Vikings coach Mike Zimmer would prefer to be on TV today in his usual coaching gear. Instead, he was a guest on ESPN.
During his segment with Hannah Storm, Zimmer offered an update regarding the status of starting quarterback Teddy Bridgewater. It wasn’t specific, but it was ominous.
“We don’t know when Teddy will be back,” Zimmer said.
Bridgewater suffered a serious knee injury during practice in late August, instantly ending his season and prompting a trade with the Eagles for quarterback Sam Bradford. While there have been few specific reports about Bridgewater’s condition, the signs continue to point to the very real possibility that he won’t be ready for the 2017 season opener.
As the second year of a two-year contract approaches, the Vikings will owe Bradford $4 million in early March and $13 million in base salary. Given that Bridgewater is entering the fourth year of a slotted, wage-scale, last-pick-in-round-one contract, it’s extremely likely that the Vikings will keep Bradford, pay him $17 million this year, and prepare as if he’ll be the starter.

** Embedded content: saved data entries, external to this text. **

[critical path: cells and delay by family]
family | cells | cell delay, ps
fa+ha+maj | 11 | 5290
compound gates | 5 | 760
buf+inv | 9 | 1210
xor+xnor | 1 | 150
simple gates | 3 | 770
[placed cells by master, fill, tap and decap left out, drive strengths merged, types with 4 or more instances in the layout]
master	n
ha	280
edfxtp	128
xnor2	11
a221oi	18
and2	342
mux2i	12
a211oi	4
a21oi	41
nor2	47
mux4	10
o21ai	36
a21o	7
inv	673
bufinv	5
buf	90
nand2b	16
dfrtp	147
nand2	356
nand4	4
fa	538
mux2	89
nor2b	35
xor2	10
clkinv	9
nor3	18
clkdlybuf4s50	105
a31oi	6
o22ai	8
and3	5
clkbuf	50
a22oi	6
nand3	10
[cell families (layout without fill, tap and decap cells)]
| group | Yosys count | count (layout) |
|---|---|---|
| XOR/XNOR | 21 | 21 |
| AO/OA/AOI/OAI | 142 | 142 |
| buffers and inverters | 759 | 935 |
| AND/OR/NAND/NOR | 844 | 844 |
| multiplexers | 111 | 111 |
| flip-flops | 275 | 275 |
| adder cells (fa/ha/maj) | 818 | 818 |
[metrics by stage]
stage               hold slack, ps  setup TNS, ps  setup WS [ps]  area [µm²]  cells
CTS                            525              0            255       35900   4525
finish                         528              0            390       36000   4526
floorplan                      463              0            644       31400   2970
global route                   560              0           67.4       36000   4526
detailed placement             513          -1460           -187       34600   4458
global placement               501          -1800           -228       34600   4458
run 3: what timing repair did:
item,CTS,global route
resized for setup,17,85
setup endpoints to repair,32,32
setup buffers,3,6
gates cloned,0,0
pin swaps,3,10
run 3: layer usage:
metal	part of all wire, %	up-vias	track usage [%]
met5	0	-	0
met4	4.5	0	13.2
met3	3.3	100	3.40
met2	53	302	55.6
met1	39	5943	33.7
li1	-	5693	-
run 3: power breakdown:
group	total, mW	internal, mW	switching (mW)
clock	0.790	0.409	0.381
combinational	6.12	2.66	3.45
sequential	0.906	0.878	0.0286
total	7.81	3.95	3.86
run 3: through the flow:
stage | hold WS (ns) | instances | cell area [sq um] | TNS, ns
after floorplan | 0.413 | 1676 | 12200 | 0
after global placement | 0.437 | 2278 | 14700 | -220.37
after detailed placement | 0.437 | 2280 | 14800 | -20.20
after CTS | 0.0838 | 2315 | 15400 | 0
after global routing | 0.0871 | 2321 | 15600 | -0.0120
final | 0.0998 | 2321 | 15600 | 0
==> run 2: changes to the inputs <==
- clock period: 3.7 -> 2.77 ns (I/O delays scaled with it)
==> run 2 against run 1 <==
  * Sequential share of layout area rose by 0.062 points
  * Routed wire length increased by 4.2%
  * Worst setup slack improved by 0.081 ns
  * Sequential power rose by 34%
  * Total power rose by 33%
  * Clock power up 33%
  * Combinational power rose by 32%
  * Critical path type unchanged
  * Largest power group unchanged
[config.mk]
export PLATFORM = sky130hd
export DESIGN_NAME = uart_rx_cfg
export DESIGN_NICKNAME = d
export VERILOG_FILES = /design/src/rtl/uart_rx_cfg.sv
export SDC_FILE = /design/constraint.sdc
export NUM_CORES = 1
export LEC_CHECK = 0
export BUFFER_PORTS_ARGS = -buffer_cell sky130_fd_sc_hd__buf_2
export CAP_MARGIN = 20
export CORE_MARGIN = 2
export CORE_UTILIZATION = 38
export DETAILED_ROUTE_END_ITERATION = 7
export PLACE_DENSITY = 0.6
export REMOVE_ABC_BUFFERS = 1
export SETUP_SLACK_MARGIN = 0.3
export SLEW_MARGIN = 20
export SYNTH_ARGS = -nofsm -noshare
export SYNTH_HDL_FRONTEND = slang
export SYNTH_SLANG_ARGS = --single-unit
[constraint.sdc]
create_clock -name clk -period 3.1 [get_ports clk]
set_input_delay 0.31 -clock clk [delete_from_list [all_inputs] [get_ports clk]]
set_output_delay 0.31 -clock clk [all_outputs]
set_load 0.05 [all_outputs]
[src/rtl/uart_rx_cfg.sv]
// Runtime-configurable UART receiver: 5..DBIT_MAX data bits, optional parity, 1/2 stop bits,
// 3-sample majority voting, false-start rejection, break/overrun detection and valid/ack handshake.
module uart_rx_cfg #(
    parameter int unsigned DBIT_MAX    = 9,
    parameter int unsigned OVERSAMPLE  = 16,
    parameter int unsigned SYNC_STAGES = 2
) (
    input  logic                clk,
    input  logic                reset,
    input  logic                rx,
    input  logic                s_tick,
    input  logic [3:0]          cfg_dbits,
    input  logic [1:0]          cfg_parity,
    input  logic                cfg_stop2,
    input  logic                rx_ack,
    output logic                rx_done_tick,
    output logic                rx_valid,
    output logic [DBIT_MAX-1:0] dout,
    output logic                parity_err,
    output logic                frame_err,
    output logic                break_det,
    output logic                overrun
);
    localparam int unsigned   SW       = $clog2(OVERSAMPLE);
    localparam int unsigned   H        = OVERSAMPLE / 2;
    localparam logic [SW-1:0] S_V0     = SW'(H - 1);
    localparam logic [SW-1:0] S_V1     = SW'(H);
    localparam logic [SW-1:0] S_DEC    = SW'(H + 1);
    localparam logic [SW-1:0] S_LAST   = SW'(OVERSAMPLE - 1);
    localparam logic [3:0]    DB_MIN   = 4'd5;
    localparam logic [3:0]    DB_MAX   = 4'(DBIT_MAX);
    localparam logic [1:0]    PAR_EVEN = 2'b01;
    localparam logic [1:0]    PAR_ODD  = 2'b10;

    typedef enum logic [2:0] {IDLE, START, DATA, PARITY, STOP, BREAK_WAIT} state_t;

    state_t                 state_q, state_d;
    logic [SYNC_STAGES-1:0] sync_q;
    logic                   rxs;
    logic [SW-1:0]          s_q, s_d;
    logic [3:0]             n_q, n_d;
    logic [3:0]             dbits_q, dbits_d;
    logic [1:0]             par_q, par_d;
    logic                   stop2_q, stop2_d;
    logic                   stop_idx_q, stop_idx_d;
    logic                   v0_q, v0_d, v1_q, v1_d;
    logic [DBIT_MAX-1:0]    data_q, data_d;
    logic                   pbit_q, pbit_d;
    logic                   perr_q, perr_d;
    logic                   ferr_q, ferr_d;
    logic                   stop0_q, stop0_d;

    logic                   done_d, valid_d, pe_d, fe_d, bk_d, ovr_d;
    logic [DBIT_MAX-1:0]    dout_d;

    logic [3:0]             dbits_clamp_c;
    logic                   maj_c, par_en_c, exp_par_c, last_stop_c, brk_c, ferr_c, complete_c;

    assign rxs           = sync_q[SYNC_STAGES-1];
    assign dbits_clamp_c = (cfg_dbits < DB_MIN) ? DB_MIN : (cfg_dbits > DB_MAX) ? DB_MAX : cfg_dbits;
    assign maj_c         = (v0_q & v1_q) | (v0_q & rxs) | (v1_q & rxs);
    assign par_en_c      = (par_q == PAR_EVEN) || (par_q == PAR_ODD);
    assign exp_par_c     = (par_q == PAR_EVEN) ? ^data_q : ~^data_q;
    assign last_stop_c   = !stop2_q || stop_idx_q;
    assign ferr_c        = ferr_q | !maj_c;
    // A break is a frame with no mark anywhere: zero data, zero parity and zero stop samples.
    assign brk_c         = (data_q == '0) && (!par_en_c || !pbit_q) && !maj_c && (!stop2_q || stop0_q);

    always_ff @(posedge clk or negedge reset) begin
        if (!reset) begin
            state_q      <= IDLE;
            sync_q       <= '1;
            s_q          <= '0;
            n_q          <= '0;
            dbits_q      <= '0;
            par_q        <= '0;
            stop2_q      <= 1'b0;
            stop_idx_q   <= 1'b0;
            v0_q         <= 1'b0;
            v1_q         <= 1'b0;
            data_q       <= '0;
            pbit_q       <= 1'b0;
            perr_q       <= 1'b0;
            ferr_q       <= 1'b0;
            stop0_q      <= 1'b0;
            rx_done_tick <= 1'b0;
            rx_valid     <= 1'b0;
            dout         <= '0;
            parity_err   <= 1'b0;
            frame_err    <= 1'b0;
            break_det    <= 1'b0;
            overrun      <= 1'b0;
        end else begin
            state_q      <= state_d;
            sync_q       <= {sync_q[SYNC_STAGES-2:0], rx};
            s_q          <= s_d;
            n_q          <= n_d;
            dbits_q      <= dbits_d;
            par_q        <= par_d;
            stop2_q      <= stop2_d;
            stop_idx_q   <= stop_idx_d;
            v0_q         <= v0_d;
            v1_q         <= v1_d;
            data_q       <= data_d;
            pbit_q       <= pbit_d;
            perr_q       <= perr_d;
            ferr_q       <= ferr_d;
            stop0_q      <= stop0_d;
            rx_done_tick <= done_d;
            rx_valid     <= valid_d;
            dout         <= dout_d;
            parity_err   <= pe_d;
            frame_err    <= fe_d;
            break_det    <= bk_d;
            overrun      <= ovr_d;
        end
    end

    always_comb begin
        state_d    = state_q;
        s_d        = s_q;
        n_d        = n_q;
        dbits_d    = dbits_q;
        par_d      = par_q;
        stop2_d    = stop2_q;
        stop_idx_d = stop_idx_q;
        v0_d       = v0_q;
        v1_d       = v1_q;
        data_d     = data_q;
        pbit_d     = pbit_q;
        perr_d     = perr_q;
        ferr_d     = ferr_q;
        stop0_d    = stop0_q;
        complete_c = 1'b0;

        // Bit-time counter and vote capture run only inside a frame.
        if (s_tick && (state_q inside {START, DATA, PARITY, STOP})) begin
            s_d = (s_q == S_LAST) ? '0 : s_q + SW'(1);
            if (s_q == S_V0) v0_d = rxs;
            if (s_q == S_V1) v1_d = rxs;
        end

        case (state_q)
            IDLE: begin
                if (!rxs) begin
                    state_d    = START;
                    s_d        = '0;
                    dbits_d    = dbits_clamp_c;
                    par_d      = cfg_parity;
                    stop2_d    = cfg_stop2;
                    stop_idx_d = 1'b0;
                    data_d     = '0;
                    pbit_d     = 1'b0;
                    perr_d     = 1'b0;
                    ferr_d     = 1'b0;
                    stop0_d    = 1'b0;
                end
            end
            START: begin
                if (s_tick) begin
                    if (s_q == S_DEC && maj_c) begin
                        state_d = IDLE;
                    end else if (s_q == S_LAST) begin
                        state_d = DATA;
                        n_d     = '0;
                    end
                end
            end
            DATA: begin
                if (s_tick) begin
                    if (s_q == S_DEC) begin
                        for (int unsigned i = 0; i < DBIT_MAX; i++) begin
                            if (n_q == 4'(i)) data_d[i] = maj_c;
                        end
                    end
                    if (s_q == S_LAST) begin
                        if (n_q == dbits_q - 4'd1) begin
                            state_d    = par_en_c ? PARITY : STOP;
                            stop_idx_d = 1'b0;
                        end else begin
                            n_d = n_q + 4'd1;
                        end
                    end
                end
            end
            PARITY: begin
                if (s_tick) begin
                    if (s_q == S_DEC) begin
                        pbit_d = maj_c;
                        perr_d = (maj_c != exp_par_c);
                    end
                    if (s_q == S_LAST) begin
                        state_d    = STOP;
                        stop_idx_d = 1'b0;
                    end
                end
            end
            STOP: begin
                if (s_tick) begin
                    if (s_q == S_DEC) begin
                        if (last_stop_c) begin
                            complete_c = 1'b1;
                            state_d    = brk_c ? BREAK_WAIT : IDLE;
                        end else begin
                            ferr_d  = ferr_c;
                            stop0_d = !maj_c;
                        end
                    end else if (s_q == S_LAST && !last_stop_c) begin
                        state_d    = STOP;
                        stop_idx_d = 1'b1;
                    end
                end
            end
            BREAK_WAIT: begin
                if (rxs) state_d = IDLE;
            end
            default: state_d = IDLE;
        endcase

        done_d  = complete_c;
        valid_d = rx_valid;
        ovr_d   = overrun;
        dout_d  = dout;
        pe_d    = parity_err;
        fe_d    = frame_err;
        bk_d    = break_det;
        // Completion beats a coincident ack; the ack then only consumes the overrun condition.
        if (complete_c) begin
            dout_d  = data_q;
            pe_d    = perr_q;
            fe_d    = ferr_c;
            bk_d    = brk_c;
            valid_d = 1'b1;
            if (rx_valid) ovr_d = !rx_ack;
        end else if (rx_ack && rx_valid) begin
            valid_d = 1'b0;
            ovr_d   = 1'b0;
        end
    end
endmodule
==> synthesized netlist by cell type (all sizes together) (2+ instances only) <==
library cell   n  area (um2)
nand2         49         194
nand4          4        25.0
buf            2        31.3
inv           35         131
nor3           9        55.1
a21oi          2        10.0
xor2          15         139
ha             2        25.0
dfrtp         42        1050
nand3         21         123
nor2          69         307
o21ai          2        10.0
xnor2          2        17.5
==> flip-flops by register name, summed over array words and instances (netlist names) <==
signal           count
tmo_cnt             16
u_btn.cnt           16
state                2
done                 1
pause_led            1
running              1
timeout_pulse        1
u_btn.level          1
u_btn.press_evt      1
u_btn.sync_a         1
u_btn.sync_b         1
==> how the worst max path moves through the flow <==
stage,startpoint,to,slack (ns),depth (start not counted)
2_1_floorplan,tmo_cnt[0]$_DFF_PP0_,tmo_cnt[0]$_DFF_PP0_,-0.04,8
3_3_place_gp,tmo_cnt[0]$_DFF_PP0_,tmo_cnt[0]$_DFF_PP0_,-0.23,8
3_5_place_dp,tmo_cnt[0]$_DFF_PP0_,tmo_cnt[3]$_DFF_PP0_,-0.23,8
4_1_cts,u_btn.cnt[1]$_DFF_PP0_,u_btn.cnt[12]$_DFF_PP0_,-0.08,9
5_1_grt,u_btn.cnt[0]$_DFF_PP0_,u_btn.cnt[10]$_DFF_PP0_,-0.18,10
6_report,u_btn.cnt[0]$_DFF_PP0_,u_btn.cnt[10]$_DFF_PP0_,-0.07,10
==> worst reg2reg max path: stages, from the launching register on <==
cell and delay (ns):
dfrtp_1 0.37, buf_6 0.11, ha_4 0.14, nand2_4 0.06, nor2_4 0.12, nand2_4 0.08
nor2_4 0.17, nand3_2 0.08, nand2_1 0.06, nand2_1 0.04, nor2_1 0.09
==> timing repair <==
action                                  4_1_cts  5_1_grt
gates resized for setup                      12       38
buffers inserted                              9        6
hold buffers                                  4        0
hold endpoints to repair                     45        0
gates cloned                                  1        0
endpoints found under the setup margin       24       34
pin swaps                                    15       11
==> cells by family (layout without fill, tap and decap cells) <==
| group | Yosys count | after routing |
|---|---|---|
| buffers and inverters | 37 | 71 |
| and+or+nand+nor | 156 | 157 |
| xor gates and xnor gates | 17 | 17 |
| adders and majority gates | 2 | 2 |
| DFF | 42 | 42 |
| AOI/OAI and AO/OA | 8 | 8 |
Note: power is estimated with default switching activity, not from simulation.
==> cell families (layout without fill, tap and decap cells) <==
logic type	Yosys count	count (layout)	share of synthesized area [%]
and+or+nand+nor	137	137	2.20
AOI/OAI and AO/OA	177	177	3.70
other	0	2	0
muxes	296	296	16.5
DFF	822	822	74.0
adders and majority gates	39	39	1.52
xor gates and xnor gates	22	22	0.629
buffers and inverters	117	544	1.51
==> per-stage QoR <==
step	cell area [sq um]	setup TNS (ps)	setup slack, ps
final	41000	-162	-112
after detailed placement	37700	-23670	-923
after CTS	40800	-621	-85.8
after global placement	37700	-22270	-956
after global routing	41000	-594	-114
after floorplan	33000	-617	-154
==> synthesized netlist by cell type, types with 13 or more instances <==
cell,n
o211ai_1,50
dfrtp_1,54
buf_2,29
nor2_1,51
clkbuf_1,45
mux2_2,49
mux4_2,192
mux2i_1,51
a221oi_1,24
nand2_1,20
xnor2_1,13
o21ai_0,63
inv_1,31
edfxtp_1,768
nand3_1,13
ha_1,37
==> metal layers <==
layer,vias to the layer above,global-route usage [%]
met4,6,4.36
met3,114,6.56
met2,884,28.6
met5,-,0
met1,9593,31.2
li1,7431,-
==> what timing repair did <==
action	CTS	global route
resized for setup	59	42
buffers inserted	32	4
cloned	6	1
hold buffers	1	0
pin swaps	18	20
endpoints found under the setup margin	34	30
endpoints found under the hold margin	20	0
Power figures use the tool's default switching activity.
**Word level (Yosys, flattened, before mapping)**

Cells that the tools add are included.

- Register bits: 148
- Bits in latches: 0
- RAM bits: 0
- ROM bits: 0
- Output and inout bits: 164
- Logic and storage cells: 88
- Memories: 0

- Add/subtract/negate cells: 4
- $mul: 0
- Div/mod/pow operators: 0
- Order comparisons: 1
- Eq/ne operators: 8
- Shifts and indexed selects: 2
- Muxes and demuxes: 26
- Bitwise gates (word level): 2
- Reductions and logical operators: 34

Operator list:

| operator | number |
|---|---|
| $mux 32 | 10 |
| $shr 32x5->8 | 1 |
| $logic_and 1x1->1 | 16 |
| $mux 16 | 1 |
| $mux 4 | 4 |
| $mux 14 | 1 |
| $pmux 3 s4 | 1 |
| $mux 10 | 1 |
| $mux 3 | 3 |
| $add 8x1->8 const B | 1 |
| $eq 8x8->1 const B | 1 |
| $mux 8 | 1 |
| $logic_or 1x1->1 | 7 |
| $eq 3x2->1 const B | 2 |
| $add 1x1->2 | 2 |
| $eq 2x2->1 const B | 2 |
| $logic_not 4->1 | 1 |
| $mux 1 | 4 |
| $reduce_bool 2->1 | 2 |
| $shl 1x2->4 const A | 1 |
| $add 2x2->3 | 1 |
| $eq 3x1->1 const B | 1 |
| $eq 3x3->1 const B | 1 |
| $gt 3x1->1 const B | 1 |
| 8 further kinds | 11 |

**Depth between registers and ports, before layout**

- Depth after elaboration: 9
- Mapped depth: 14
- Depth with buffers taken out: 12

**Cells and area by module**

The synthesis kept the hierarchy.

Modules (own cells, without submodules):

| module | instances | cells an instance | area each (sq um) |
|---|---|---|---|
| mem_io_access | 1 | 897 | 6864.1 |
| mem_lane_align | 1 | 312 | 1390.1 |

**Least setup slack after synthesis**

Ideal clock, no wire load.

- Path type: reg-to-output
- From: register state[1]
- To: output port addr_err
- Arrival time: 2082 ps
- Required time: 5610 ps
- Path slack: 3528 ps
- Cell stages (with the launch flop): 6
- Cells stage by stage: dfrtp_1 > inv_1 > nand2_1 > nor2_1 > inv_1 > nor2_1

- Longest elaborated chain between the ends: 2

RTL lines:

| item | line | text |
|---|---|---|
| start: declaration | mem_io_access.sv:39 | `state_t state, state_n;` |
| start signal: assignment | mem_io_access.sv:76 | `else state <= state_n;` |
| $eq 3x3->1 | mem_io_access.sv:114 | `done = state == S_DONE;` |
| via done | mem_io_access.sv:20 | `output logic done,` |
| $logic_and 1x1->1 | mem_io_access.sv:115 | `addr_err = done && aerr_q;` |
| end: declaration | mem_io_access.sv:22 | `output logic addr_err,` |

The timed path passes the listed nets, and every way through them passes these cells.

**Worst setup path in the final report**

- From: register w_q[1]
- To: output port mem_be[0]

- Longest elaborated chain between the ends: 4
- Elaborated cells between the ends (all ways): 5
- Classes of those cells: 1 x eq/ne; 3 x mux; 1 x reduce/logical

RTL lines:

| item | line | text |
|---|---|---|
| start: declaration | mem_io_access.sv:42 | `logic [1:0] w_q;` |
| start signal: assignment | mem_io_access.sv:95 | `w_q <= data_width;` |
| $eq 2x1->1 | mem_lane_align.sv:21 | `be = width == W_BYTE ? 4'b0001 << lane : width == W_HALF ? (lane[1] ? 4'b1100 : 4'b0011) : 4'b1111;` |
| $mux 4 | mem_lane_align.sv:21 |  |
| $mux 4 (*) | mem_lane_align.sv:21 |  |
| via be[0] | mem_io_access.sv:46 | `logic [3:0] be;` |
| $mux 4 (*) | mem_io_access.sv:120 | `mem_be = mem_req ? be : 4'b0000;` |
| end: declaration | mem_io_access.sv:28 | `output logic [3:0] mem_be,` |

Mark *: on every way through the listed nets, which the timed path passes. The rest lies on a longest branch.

Whether Bradford succeeded in his first year with the Vikings is a matter of fair debate. He was 7-8 in 15 starts, but he set a single-season record for completion percentage. But many of those throws were short passes aimed at supplementing a crappy running game. But Bradford showed incredible durability, despite having a scarecrow-with-pads physique and a leaky offensive line.
If the Vikings can fix the offensive line and the running game, maybe the Vikings could spring back to the playoffs behind Bradford. Given that they managed an 8-8 record despite more struggles and adversities than some teams face in a decade, a year without major injuries or offensive coordinators resigning abruptly or the head coach not having three eye surgeries could end much, much better.
The quarterback position will continue to be the key. If Bridgewater isn’t ready, then Bradford must stay healthy again. And the Vikings will need to have another veteran quarterback ready to go in the event that next season’s rash of hardships includes an injury to the quarterback for whom they gave up a first-round and fourth-round pick in this year’s draft.